### Exercise details
The answer must consist of every line in the data that contains "triangle".

---- Records provided

File: src/fsft_pkg.sv
// ----------------------------------------------------------------------------
// fsft_pkg
// Shared types, constants and command encodings of the fan triangulator.
// ----------------------------------------------------------------------------
package fsft_pkg;

    // default coordinate width (Q7.8 at 16 bits)
    localparam int COORD_BITS_DEF = 16;

    // widths of the normal arithmetic
    localparam int MUL_W  = 32;
    localparam int WIDE_W = 64;
    localparam int NRM_W  = 16;
    localparam int STEP_W = 5;

    // one in Q1.14 and the near-zero bound on the squared cross length
    localparam logic [NRM_W-1:0] ONE_Q14      = 16'd16384;
    localparam logic [6:0]       NEAR_ZERO_SQ = 7'd43;

    // iteration counts of the sequenced units (last step index)
    localparam logic [STEP_W-1:0] CROSS_LAST  = 5'd6;
    localparam logic [STEP_W-1:0] SQUARE_LAST = 5'd3;
    localparam logic [STEP_W-1:0] SQRT_LAST   = 5'd30;
    localparam logic [STEP_W-1:0] DIV_LAST    = 5'd15;

    // lane codes for the three vector components / triangle corners
    localparam logic [1:0] LANE_0 = 2'd0;
    localparam logic [1:0] LANE_1 = 2'd1;
    localparam logic [1:0] LANE_2 = 2'd2;

    // vertex count codes
    localparam logic [1:0] CNT_NONE   = 2'd0;
    localparam logic [1:0] CNT_ANCHOR = 2'd1;
    localparam logic [1:0] CNT_TWO    = 2'd2;
    localparam logic [1:0] CNT_FULL   = 2'd3;

    typedef enum logic [3:0] {
        ST_IDLE,
        ST_DECIDE,
        ST_DIFF,
        ST_CROSS,
        ST_ABS,
        ST_DEGEN_CHK,
        ST_NORM,
        ST_SQUARE,
        ST_SQRT_INIT,
        ST_SQRT,
        ST_DIV_LOAD,
        ST_DIV,
        ST_DIV_STORE,
        ST_EMIT,
        ST_ADVANCE
    } t_state;

    typedef enum logic [3:0] {
        OP_NONE,
        OP_LOAD,
        OP_OPEN_FACE,
        OP_SECOND,
        OP_DIFF,
        OP_CROSS,
        OP_ABS,
        OP_DEGEN,
        OP_NORM,
        OP_SQUARE,
        OP_SQRT_INIT,
        OP_SQRT,
        OP_DIV_LOAD,
        OP_DIV,
        OP_DIV_STORE,
        OP_ADVANCE
    } t_dp_op;

    typedef struct packed {
        t_dp_op            op;
        logic [STEP_W-1:0] step;
        logic [1:0]        lane;
    } t_dp_cmd;

    typedef struct packed {
        logic       sof;
        logic [1:0] count;
        logic       skip;
        logic       degenerate;
        logic       mag_high;
        logic       mag_low;
    } t_dp_status;

endpackage

File: src/fsft_ctrl.sv
// ----------------------------------------------------------------------------
// fsft_ctrl
// Sequencer of the triangulator: walks the face state, the normal unit
// steps and the three-item triangle emission.
// ----------------------------------------------------------------------------
module fsft_ctrl (
    input  logic                 i_clk,
    input  logic                 i_rst_n,
    input  logic                 i_in_valid,
    output logic                 o_in_ready,
    output logic                 o_out_valid,
    input  logic                 i_out_ready,
    input  fsft_pkg::t_dp_status i_status,
    output fsft_pkg::t_dp_cmd    o_cmd
);

    fsft_pkg::t_state                r_state, n_state;
    logic [fsft_pkg::STEP_W-1:0]     r_step,  n_step;
    logic [1:0]                      r_lane,  n_lane;

    // state and counters
    always_ff @(posedge i_clk) begin
        if (!i_rst_n) begin
            r_state <= fsft_pkg::ST_IDLE;
            r_step  <= '0;
            r_lane  <= fsft_pkg::LANE_0;
        end else begin
            r_state <= n_state;
            r_step  <= n_step;
            r_lane  <= n_lane;
        end
    end

    // next state
    always_comb begin
        n_state = r_state;
        n_step  = r_step;
        n_lane  = r_lane;
        unique case (r_state)
            fsft_pkg::ST_IDLE: begin
                if (i_in_valid) n_state = fsft_pkg::ST_DECIDE;
            end
            fsft_pkg::ST_DECIDE: begin
                if (i_status.sof) begin
                    n_state = fsft_pkg::ST_IDLE;
                end else begin
                    unique case (i_status.count)
                        fsft_pkg::CNT_NONE:   n_state = fsft_pkg::ST_IDLE;
                        fsft_pkg::CNT_ANCHOR: n_state = fsft_pkg::ST_IDLE;
                        fsft_pkg::CNT_TWO:    n_state = fsft_pkg::ST_DIFF;
                        default: begin
                            n_state = i_status.skip ? fsft_pkg::ST_ADVANCE
                                                    : fsft_pkg::ST_EMIT;
                            n_lane  = fsft_pkg::LANE_0;
                        end
                    endcase
                end
            end
            fsft_pkg::ST_DIFF: begin
                n_state = fsft_pkg::ST_CROSS;
                n_step  = '0;
            end
            fsft_pkg::ST_CROSS: begin
                if (r_step == fsft_pkg::CROSS_LAST) n_state = fsft_pkg::ST_ABS;
                else n_step = r_step + 1'b1;
            end
            fsft_pkg::ST_ABS: n_state = fsft_pkg::ST_DEGEN_CHK;
            fsft_pkg::ST_DEGEN_CHK: begin
                if (i_status.degenerate) begin
                    n_state = i_status.skip ? fsft_pkg::ST_ADVANCE : fsft_pkg::ST_EMIT;
                    n_lane  = fsft_pkg::LANE_0;
                end else begin
                    n_state = fsft_pkg::ST_NORM;
                end
            end
            fsft_pkg::ST_NORM: begin
                if (!i_status.mag_high && !i_status.mag_low) begin
                    n_state = fsft_pkg::ST_SQUARE;
                    n_step  = '0;
                end
            end
            fsft_pkg::ST_SQUARE: begin
                if (r_step == fsft_pkg::SQUARE_LAST) n_state = fsft_pkg::ST_SQRT_INIT;
                else n_step = r_step + 1'b1;
            end
            fsft_pkg::ST_SQRT_INIT: begin
                n_state = fsft_pkg::ST_SQRT;
                n_step  = '0;
            end
            fsft_pkg::ST_SQRT: begin
                if (r_step == fsft_pkg::SQRT_LAST) begin
                    n_state = fsft_pkg::ST_DIV_LOAD;
                    n_lane  = fsft_pkg::LANE_0;
                end else begin
                    n_step = r_step + 1'b1;
                end
            end
            fsft_pkg::ST_DIV_LOAD: begin
                n_state = fsft_pkg::ST_DIV;
                n_step  = '0;
            end
            fsft_pkg::ST_DIV: begin
                if (r_step == fsft_pkg::DIV_LAST) n_state = fsft_pkg::ST_DIV_STORE;
                else n_step = r_step + 1'b1;
            end
            fsft_pkg::ST_DIV_STORE: begin
                if (r_lane == fsft_pkg::LANE_2) begin
                    n_state = i_status.skip ? fsft_pkg::ST_ADVANCE : fsft_pkg::ST_EMIT;
                    n_lane  = fsft_pkg::LANE_0;
                end else begin
                    n_state = fsft_pkg::ST_DIV_LOAD;
                    n_lane  = r_lane + 1'b1;
                end
            end
            fsft_pkg::ST_EMIT: begin
                if (i_out_ready) begin
                    if (r_lane == fsft_pkg::LANE_2) n_state = fsft_pkg::ST_ADVANCE;
                    else n_lane = r_lane + 1'b1;
                end
            end
            fsft_pkg::ST_ADVANCE: n_state = fsft_pkg::ST_IDLE;
            default: n_state = fsft_pkg::ST_IDLE;
        endcase
    end

    // outputs and datapath commands
    always_comb begin
        o_in_ready  = 1'b0;
        o_out_valid = 1'b0;
        o_cmd.op    = fsft_pkg::OP_NONE;
        o_cmd.step  = r_step;
        o_cmd.lane  = r_lane;
        unique case (r_state)
            fsft_pkg::ST_IDLE: begin
                o_in_ready = 1'b1;
                if (i_in_valid) o_cmd.op = fsft_pkg::OP_LOAD;
            end
            fsft_pkg::ST_DECIDE: begin
                if (i_status.sof) o_cmd.op = fsft_pkg::OP_OPEN_FACE;
                else if (i_status.count == fsft_pkg::CNT_ANCHOR)
                    o_cmd.op = fsft_pkg::OP_SECOND;
            end
            fsft_pkg::ST_DIFF:      o_cmd.op = fsft_pkg::OP_DIFF;
            fsft_pkg::ST_CROSS:     o_cmd.op = fsft_pkg::OP_CROSS;
            fsft_pkg::ST_ABS:       o_cmd.op = fsft_pkg::OP_ABS;
            fsft_pkg::ST_DEGEN_CHK: begin
                if (i_status.degenerate) o_cmd.op = fsft_pkg::OP_DEGEN;
            end
            fsft_pkg::ST_NORM:      o_cmd.op = fsft_pkg::OP_NORM;
            fsft_pkg::ST_SQUARE:    o_cmd.op = fsft_pkg::OP_SQUARE;
            fsft_pkg::ST_SQRT_INIT: o_cmd.op = fsft_pkg::OP_SQRT_INIT;
            fsft_pkg::ST_SQRT:      o_cmd.op = fsft_pkg::OP_SQRT;
            fsft_pkg::ST_DIV_LOAD:  o_cmd.op = fsft_pkg::OP_DIV_LOAD;
            fsft_pkg::ST_DIV:       o_cmd.op = fsft_pkg::OP_DIV;
            fsft_pkg::ST_DIV_STORE: o_cmd.op = fsft_pkg::OP_DIV_STORE;
            fsft_pkg::ST_EMIT:      o_out_valid = 1'b1;
            fsft_pkg::ST_ADVANCE:   o_cmd.op = fsft_pkg::OP_ADVANCE;
            default:                o_cmd.op = fsft_pkg::OP_NONE;
        endcase
    end

`ifndef NO_ASSERTIONS
    // the division lane index never leaves the three components
    a_lane_range: assert property (@(posedge i_clk) disable iff (!i_rst_n)
        r_lane != 2'd3)
        else $error("lane index out of range");

    // a face that reaches emission has a normal and is not hidden
    a_emit_face: assert property (@(posedge i_clk) disable iff (!i_rst_n)
        o_out_valid |-> !i_status.skip && !i_status.sof)
        else $error("emission for a hidden or unopened face");

    // the normal unit starts only on the third vertex of a face
    a_diff_third: assert property (@(posedge i_clk) disable iff (!i_rst_n)
        (r_state == fsft_pkg::ST_DIFF) |-> i_status.count == fsft_pkg::CNT_TWO)
        else $error("normal computed outside the third vertex");
`endif

endmodule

--------

### Written answer
    // lane codes for the three vector components / triangle corners
// steps and the three-item triangle emission.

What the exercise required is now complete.